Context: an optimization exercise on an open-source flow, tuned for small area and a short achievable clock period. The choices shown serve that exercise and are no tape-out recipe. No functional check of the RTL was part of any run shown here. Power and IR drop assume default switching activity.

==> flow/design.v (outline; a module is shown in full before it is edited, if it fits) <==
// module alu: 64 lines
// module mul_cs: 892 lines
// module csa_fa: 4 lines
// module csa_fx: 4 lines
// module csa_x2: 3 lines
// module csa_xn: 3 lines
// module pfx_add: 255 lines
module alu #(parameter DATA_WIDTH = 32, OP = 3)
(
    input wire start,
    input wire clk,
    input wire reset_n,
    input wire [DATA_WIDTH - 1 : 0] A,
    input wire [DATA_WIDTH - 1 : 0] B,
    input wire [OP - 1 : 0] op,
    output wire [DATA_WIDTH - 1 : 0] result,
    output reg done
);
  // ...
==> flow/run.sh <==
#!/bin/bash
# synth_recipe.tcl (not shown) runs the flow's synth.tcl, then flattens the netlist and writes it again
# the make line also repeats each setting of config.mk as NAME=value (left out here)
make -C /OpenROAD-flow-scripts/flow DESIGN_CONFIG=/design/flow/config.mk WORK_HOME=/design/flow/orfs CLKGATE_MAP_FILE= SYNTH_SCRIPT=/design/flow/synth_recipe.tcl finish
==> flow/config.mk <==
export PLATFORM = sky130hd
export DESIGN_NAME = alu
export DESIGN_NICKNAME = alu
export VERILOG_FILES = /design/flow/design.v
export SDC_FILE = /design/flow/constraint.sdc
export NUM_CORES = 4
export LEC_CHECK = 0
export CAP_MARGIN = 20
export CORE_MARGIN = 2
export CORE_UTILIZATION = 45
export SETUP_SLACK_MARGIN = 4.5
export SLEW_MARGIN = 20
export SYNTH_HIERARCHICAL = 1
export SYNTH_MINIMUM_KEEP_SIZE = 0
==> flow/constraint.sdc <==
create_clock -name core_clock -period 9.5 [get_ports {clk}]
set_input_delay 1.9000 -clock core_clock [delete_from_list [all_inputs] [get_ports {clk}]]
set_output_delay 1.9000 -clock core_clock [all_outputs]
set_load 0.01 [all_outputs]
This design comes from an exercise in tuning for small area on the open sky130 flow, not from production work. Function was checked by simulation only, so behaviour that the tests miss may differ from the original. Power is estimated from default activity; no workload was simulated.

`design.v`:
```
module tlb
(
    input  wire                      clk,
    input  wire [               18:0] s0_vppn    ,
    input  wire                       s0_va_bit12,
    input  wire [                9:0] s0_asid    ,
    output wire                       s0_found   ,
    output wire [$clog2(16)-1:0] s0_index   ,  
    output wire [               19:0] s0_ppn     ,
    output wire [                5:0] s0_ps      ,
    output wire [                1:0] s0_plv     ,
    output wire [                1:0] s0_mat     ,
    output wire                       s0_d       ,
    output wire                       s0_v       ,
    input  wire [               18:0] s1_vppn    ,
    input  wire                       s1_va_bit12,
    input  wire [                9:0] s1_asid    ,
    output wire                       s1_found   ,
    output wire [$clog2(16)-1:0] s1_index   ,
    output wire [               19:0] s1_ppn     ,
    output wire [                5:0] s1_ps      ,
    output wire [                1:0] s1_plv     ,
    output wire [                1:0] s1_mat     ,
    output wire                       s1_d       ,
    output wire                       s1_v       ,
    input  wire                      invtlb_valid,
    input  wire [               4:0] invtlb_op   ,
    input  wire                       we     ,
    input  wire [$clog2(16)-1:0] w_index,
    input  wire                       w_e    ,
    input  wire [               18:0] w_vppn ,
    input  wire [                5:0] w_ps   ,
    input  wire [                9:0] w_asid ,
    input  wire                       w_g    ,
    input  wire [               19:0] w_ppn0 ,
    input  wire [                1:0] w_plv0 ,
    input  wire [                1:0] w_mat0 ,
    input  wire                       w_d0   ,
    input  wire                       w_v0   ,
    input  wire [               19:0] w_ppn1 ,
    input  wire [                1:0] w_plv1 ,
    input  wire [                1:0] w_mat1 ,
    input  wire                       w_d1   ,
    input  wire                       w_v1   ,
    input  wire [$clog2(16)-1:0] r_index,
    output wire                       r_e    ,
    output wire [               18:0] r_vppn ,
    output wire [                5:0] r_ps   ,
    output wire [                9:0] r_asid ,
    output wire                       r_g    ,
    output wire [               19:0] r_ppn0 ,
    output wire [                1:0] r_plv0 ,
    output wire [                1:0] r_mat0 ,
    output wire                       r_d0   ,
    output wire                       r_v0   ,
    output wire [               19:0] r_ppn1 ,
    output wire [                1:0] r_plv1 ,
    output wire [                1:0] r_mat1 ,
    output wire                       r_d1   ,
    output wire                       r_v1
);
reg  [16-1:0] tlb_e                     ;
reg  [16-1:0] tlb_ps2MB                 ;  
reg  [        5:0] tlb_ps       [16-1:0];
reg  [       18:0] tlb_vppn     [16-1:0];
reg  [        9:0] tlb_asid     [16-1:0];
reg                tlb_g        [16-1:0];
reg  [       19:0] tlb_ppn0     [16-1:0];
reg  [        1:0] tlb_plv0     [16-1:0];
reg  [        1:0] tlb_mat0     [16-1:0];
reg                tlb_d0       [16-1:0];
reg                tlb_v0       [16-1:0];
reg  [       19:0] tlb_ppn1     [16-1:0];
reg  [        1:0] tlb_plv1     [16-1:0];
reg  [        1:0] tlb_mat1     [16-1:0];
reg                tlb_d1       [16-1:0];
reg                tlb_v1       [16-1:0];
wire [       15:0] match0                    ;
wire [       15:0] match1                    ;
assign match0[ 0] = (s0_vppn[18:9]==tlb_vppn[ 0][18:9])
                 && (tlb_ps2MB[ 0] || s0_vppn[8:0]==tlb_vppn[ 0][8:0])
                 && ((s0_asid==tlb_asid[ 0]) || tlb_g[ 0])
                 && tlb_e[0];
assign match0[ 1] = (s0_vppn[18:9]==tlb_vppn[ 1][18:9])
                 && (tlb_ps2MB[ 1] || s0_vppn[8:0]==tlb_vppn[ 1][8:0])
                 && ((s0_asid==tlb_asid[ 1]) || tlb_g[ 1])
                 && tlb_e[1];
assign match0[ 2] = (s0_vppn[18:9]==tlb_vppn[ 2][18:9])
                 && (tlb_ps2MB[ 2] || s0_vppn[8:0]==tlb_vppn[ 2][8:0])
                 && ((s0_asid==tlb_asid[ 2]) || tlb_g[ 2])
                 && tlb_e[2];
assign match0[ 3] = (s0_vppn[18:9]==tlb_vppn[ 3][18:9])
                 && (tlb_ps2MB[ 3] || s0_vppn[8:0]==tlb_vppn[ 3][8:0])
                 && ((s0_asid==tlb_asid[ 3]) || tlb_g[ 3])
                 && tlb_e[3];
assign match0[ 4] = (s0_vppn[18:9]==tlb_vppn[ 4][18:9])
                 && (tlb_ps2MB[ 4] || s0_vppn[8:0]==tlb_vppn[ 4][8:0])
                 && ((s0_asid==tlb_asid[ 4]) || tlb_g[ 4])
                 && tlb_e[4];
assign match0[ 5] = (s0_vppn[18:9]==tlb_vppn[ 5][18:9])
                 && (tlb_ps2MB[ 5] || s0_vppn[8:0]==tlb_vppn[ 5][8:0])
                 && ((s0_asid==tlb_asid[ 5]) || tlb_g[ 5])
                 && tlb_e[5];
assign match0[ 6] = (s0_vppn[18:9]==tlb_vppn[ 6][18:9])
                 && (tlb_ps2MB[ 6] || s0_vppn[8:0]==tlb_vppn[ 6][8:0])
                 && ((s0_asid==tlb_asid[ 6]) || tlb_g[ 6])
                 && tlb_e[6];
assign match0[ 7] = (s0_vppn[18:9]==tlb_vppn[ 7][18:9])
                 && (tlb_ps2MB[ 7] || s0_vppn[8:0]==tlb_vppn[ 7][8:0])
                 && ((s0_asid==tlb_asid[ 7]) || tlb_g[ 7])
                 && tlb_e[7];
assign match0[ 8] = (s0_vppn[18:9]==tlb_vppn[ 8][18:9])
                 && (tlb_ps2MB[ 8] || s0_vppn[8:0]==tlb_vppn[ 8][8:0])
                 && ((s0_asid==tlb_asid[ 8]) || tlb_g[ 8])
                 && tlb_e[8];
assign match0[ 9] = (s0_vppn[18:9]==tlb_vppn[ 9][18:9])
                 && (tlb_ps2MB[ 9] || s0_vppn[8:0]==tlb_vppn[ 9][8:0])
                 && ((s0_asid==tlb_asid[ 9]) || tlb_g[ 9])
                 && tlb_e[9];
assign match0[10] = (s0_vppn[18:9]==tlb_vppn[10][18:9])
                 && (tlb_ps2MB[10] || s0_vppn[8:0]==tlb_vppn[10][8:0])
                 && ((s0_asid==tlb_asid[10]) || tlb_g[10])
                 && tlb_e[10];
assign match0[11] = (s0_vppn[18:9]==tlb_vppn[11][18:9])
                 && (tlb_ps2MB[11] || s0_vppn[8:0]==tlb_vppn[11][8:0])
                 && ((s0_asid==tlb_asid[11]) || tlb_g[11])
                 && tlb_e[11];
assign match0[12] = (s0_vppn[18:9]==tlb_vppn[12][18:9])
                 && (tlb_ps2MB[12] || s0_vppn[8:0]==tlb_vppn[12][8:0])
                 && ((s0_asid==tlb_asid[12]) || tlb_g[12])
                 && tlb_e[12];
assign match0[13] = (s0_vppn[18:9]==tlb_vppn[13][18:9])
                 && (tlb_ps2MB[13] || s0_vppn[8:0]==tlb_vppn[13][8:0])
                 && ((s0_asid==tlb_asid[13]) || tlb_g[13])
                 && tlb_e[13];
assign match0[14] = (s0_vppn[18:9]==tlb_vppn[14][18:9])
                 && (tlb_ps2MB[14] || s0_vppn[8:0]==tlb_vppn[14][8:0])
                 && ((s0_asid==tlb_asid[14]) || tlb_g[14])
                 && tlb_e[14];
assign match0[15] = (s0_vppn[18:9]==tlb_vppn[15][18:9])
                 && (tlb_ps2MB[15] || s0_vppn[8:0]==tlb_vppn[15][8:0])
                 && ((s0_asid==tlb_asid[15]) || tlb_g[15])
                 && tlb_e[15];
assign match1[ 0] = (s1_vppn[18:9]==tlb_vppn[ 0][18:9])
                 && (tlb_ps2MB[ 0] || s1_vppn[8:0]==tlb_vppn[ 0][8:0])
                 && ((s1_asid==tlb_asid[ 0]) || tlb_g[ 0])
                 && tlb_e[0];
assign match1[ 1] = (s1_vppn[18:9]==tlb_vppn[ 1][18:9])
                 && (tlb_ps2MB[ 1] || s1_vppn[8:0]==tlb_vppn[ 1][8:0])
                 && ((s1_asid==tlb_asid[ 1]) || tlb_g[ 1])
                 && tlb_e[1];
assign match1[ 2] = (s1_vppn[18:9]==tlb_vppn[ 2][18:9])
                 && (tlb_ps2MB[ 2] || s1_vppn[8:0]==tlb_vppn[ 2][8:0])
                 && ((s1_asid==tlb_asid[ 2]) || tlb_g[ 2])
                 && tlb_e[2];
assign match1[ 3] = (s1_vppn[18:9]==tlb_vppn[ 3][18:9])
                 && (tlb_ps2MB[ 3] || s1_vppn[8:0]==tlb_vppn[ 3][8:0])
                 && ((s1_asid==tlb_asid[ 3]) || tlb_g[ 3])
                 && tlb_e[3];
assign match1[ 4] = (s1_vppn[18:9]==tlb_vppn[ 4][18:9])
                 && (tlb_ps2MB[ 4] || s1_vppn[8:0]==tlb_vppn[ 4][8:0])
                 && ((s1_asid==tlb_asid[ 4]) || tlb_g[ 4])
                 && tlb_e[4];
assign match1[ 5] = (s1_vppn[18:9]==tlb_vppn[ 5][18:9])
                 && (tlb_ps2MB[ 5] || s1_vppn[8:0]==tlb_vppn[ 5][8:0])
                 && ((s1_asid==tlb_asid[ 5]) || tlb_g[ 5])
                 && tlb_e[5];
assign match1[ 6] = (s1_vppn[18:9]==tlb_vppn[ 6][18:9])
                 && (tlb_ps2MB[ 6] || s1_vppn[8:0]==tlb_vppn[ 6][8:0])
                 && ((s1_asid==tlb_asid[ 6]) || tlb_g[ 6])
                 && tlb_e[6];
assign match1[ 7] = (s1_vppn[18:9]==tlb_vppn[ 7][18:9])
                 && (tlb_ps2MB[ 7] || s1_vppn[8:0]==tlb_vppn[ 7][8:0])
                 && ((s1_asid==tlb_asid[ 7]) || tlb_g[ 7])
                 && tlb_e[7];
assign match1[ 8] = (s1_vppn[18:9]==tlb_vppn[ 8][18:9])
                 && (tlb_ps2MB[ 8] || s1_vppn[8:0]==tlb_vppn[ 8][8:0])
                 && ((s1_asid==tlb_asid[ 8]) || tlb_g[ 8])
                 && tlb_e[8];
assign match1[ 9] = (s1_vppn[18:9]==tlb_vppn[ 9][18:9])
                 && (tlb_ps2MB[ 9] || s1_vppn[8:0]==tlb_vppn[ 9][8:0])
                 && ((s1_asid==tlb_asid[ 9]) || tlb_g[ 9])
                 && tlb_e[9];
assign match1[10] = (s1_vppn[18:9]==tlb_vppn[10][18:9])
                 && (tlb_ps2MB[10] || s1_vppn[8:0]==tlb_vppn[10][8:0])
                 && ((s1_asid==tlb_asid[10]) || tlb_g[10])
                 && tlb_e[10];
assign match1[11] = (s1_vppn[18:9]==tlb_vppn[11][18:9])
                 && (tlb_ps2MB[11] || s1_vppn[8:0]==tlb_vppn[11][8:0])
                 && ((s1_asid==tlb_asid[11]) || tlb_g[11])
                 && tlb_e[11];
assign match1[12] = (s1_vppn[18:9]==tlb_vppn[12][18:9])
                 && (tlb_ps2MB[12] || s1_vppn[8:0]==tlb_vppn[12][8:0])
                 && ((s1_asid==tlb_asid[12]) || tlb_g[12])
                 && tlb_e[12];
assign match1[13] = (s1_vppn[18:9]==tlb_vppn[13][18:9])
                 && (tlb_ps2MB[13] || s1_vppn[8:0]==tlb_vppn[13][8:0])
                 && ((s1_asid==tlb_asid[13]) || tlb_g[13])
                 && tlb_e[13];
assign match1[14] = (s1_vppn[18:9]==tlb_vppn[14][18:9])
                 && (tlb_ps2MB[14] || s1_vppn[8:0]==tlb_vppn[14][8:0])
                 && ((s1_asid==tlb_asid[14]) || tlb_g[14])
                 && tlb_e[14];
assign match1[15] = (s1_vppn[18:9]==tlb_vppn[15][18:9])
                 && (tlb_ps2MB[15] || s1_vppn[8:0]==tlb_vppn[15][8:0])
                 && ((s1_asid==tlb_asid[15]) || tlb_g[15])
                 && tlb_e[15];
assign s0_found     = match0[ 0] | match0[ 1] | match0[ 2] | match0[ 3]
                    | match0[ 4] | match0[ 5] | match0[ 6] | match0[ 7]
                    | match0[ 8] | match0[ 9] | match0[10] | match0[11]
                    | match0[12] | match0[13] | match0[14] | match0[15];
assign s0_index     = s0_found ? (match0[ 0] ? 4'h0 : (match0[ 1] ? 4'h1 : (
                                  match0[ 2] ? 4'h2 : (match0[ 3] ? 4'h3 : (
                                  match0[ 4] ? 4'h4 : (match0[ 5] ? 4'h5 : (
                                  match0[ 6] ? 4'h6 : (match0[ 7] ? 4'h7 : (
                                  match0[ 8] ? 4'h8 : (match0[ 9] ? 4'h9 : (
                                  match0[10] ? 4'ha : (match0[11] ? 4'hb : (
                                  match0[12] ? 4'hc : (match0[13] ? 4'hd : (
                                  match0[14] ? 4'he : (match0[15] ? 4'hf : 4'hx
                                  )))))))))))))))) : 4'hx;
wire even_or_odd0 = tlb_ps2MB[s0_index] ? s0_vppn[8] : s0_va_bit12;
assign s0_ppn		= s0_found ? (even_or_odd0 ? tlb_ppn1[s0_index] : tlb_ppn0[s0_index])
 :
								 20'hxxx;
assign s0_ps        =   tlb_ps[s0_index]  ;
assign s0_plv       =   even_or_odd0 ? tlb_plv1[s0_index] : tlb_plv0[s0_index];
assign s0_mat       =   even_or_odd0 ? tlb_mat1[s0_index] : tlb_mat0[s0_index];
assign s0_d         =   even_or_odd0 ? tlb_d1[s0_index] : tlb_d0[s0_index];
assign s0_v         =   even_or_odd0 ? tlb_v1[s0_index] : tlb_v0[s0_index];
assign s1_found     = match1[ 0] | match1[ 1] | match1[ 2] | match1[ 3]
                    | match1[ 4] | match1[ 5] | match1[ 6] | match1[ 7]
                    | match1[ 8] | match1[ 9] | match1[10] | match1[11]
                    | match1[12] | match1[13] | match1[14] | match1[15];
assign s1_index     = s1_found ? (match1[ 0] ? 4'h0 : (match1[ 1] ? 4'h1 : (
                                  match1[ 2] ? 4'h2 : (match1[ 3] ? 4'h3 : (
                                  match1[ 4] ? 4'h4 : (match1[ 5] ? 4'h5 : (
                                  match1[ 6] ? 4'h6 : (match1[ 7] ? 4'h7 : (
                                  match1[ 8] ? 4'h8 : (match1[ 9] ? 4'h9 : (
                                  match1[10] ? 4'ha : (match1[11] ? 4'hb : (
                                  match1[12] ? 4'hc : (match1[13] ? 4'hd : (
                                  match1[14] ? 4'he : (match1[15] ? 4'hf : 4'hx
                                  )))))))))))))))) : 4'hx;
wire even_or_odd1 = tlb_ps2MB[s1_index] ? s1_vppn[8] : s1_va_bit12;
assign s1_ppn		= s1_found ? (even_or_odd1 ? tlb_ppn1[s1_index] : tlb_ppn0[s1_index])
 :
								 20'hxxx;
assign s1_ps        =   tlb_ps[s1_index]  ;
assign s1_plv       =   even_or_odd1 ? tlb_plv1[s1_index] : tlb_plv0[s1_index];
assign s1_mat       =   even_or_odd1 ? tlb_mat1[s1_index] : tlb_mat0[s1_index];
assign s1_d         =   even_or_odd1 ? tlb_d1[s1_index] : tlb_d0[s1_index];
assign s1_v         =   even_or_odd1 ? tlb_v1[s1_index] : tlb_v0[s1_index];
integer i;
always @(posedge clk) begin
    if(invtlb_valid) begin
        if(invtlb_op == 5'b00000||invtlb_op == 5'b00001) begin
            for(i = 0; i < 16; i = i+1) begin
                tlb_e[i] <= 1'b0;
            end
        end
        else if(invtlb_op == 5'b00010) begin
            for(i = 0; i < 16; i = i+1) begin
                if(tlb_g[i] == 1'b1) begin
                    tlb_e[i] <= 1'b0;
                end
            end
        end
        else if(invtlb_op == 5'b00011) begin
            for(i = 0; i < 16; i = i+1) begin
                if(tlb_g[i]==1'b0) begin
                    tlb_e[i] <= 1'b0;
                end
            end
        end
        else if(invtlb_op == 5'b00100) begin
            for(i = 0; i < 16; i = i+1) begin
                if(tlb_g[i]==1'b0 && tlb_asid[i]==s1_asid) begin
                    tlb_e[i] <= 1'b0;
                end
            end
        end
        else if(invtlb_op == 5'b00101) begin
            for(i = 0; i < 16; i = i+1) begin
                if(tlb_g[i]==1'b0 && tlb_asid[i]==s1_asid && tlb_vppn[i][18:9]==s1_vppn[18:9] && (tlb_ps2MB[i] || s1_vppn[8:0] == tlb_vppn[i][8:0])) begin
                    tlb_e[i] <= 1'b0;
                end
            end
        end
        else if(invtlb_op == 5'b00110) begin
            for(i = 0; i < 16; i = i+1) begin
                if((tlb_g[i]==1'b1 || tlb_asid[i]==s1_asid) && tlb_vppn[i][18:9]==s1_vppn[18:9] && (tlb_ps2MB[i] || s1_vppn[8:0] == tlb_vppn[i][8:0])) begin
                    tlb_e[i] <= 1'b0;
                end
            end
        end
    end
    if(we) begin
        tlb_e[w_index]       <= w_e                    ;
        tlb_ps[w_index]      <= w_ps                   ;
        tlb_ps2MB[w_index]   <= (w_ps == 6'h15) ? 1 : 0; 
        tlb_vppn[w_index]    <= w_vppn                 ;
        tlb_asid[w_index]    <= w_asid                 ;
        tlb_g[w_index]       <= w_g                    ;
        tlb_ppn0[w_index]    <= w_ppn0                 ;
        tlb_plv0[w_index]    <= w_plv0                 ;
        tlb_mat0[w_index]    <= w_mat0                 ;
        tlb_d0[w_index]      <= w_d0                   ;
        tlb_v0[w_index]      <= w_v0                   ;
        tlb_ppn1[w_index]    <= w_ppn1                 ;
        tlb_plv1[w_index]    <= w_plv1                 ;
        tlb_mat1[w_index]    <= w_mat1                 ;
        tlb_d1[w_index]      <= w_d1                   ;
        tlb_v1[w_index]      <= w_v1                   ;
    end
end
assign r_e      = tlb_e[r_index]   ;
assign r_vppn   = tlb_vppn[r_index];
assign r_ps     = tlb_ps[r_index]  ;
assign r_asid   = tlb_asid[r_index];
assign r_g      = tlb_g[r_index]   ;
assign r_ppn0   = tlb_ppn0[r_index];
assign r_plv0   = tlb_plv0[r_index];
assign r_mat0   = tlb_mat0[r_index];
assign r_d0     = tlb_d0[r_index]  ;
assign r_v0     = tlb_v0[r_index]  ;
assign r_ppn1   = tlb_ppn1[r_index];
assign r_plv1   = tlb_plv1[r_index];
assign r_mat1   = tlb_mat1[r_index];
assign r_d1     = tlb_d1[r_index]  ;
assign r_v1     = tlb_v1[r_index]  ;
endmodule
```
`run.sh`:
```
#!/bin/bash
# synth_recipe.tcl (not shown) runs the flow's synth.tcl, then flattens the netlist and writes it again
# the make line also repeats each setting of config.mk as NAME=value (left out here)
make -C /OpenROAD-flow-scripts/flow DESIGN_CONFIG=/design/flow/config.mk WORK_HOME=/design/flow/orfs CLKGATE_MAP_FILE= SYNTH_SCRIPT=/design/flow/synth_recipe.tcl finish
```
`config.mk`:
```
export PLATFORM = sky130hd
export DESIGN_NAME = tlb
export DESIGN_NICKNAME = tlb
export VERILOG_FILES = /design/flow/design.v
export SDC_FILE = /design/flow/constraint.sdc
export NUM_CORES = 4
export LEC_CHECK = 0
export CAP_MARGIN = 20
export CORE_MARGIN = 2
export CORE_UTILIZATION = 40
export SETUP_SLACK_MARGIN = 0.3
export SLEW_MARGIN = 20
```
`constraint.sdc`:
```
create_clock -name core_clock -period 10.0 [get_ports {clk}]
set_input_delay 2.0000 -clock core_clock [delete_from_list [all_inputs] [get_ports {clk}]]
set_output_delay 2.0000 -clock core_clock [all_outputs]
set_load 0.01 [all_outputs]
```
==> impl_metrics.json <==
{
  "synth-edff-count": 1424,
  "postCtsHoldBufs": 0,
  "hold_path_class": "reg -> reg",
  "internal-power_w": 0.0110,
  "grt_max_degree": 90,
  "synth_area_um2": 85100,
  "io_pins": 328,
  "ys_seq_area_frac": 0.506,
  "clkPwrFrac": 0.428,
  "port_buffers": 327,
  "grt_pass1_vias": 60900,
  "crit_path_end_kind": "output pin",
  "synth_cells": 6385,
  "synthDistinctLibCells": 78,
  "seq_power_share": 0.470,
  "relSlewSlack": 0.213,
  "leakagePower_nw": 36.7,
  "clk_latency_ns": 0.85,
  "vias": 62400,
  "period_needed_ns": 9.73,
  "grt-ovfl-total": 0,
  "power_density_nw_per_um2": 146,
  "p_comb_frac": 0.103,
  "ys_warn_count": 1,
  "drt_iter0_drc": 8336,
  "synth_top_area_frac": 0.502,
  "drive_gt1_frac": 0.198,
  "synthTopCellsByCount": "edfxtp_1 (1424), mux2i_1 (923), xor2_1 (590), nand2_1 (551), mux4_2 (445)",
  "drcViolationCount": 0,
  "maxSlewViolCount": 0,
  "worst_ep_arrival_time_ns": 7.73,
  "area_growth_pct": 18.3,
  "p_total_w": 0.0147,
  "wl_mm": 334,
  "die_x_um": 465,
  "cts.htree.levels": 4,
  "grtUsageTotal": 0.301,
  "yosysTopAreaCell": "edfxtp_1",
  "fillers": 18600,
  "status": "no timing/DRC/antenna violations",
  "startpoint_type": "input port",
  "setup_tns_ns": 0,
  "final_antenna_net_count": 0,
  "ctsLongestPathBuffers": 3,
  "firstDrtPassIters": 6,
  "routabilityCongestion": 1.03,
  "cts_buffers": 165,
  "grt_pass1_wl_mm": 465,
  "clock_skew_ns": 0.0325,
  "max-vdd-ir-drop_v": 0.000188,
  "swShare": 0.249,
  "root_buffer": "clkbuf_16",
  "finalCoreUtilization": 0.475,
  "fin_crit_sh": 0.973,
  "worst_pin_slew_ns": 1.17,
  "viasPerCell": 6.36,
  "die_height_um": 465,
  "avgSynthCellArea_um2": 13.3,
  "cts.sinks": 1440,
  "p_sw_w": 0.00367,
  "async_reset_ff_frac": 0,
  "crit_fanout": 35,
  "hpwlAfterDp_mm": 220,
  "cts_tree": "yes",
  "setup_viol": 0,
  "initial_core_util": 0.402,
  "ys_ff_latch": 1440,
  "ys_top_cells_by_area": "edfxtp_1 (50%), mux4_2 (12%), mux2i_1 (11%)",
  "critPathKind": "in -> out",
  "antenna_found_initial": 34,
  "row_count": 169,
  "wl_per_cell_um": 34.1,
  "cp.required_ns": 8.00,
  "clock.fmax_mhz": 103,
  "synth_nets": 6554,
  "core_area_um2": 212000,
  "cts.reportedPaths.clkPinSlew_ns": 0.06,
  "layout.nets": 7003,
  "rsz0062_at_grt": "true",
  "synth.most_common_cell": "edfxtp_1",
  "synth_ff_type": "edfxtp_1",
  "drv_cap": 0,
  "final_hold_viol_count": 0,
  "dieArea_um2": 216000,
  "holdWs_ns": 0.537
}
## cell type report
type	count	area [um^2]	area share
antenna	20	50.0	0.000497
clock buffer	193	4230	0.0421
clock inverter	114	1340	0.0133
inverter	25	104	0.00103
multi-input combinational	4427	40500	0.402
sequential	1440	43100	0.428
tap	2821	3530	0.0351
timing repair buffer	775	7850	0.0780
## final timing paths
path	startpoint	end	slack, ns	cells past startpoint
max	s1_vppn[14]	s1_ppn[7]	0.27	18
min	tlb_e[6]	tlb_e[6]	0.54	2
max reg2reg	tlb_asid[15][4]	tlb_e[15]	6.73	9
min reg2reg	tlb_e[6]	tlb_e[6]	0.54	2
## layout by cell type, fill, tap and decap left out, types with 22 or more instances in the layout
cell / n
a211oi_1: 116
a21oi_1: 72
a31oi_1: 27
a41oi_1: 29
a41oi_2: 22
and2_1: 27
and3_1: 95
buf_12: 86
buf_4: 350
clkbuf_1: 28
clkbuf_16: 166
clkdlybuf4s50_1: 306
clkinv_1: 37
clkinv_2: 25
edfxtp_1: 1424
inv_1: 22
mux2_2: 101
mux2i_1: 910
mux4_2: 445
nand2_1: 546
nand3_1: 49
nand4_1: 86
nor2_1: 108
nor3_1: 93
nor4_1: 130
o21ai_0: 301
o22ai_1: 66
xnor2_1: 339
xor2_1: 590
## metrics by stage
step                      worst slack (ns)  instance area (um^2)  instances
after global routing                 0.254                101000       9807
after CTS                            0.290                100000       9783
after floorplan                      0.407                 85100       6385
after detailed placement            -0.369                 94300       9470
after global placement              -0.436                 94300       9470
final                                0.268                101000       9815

******

> **PROBLEM DESCRIPTION**: The answer should be the first line of the material and every line after it through the line containing "flow/design.v (outline; a", exactly as written, and nothing else.

> **RESPONSE BOX**:
Context: an optimization exercise on an open-source flow, tuned for small area and a short achievable clock period. The choices shown serve that exercise and are no tape-out recipe. No functional check of the RTL was part of any run shown here. Power and IR drop assume default switching activity.

==> flow/design.v (outline; a module is shown in full before it is edited, if it fits) <==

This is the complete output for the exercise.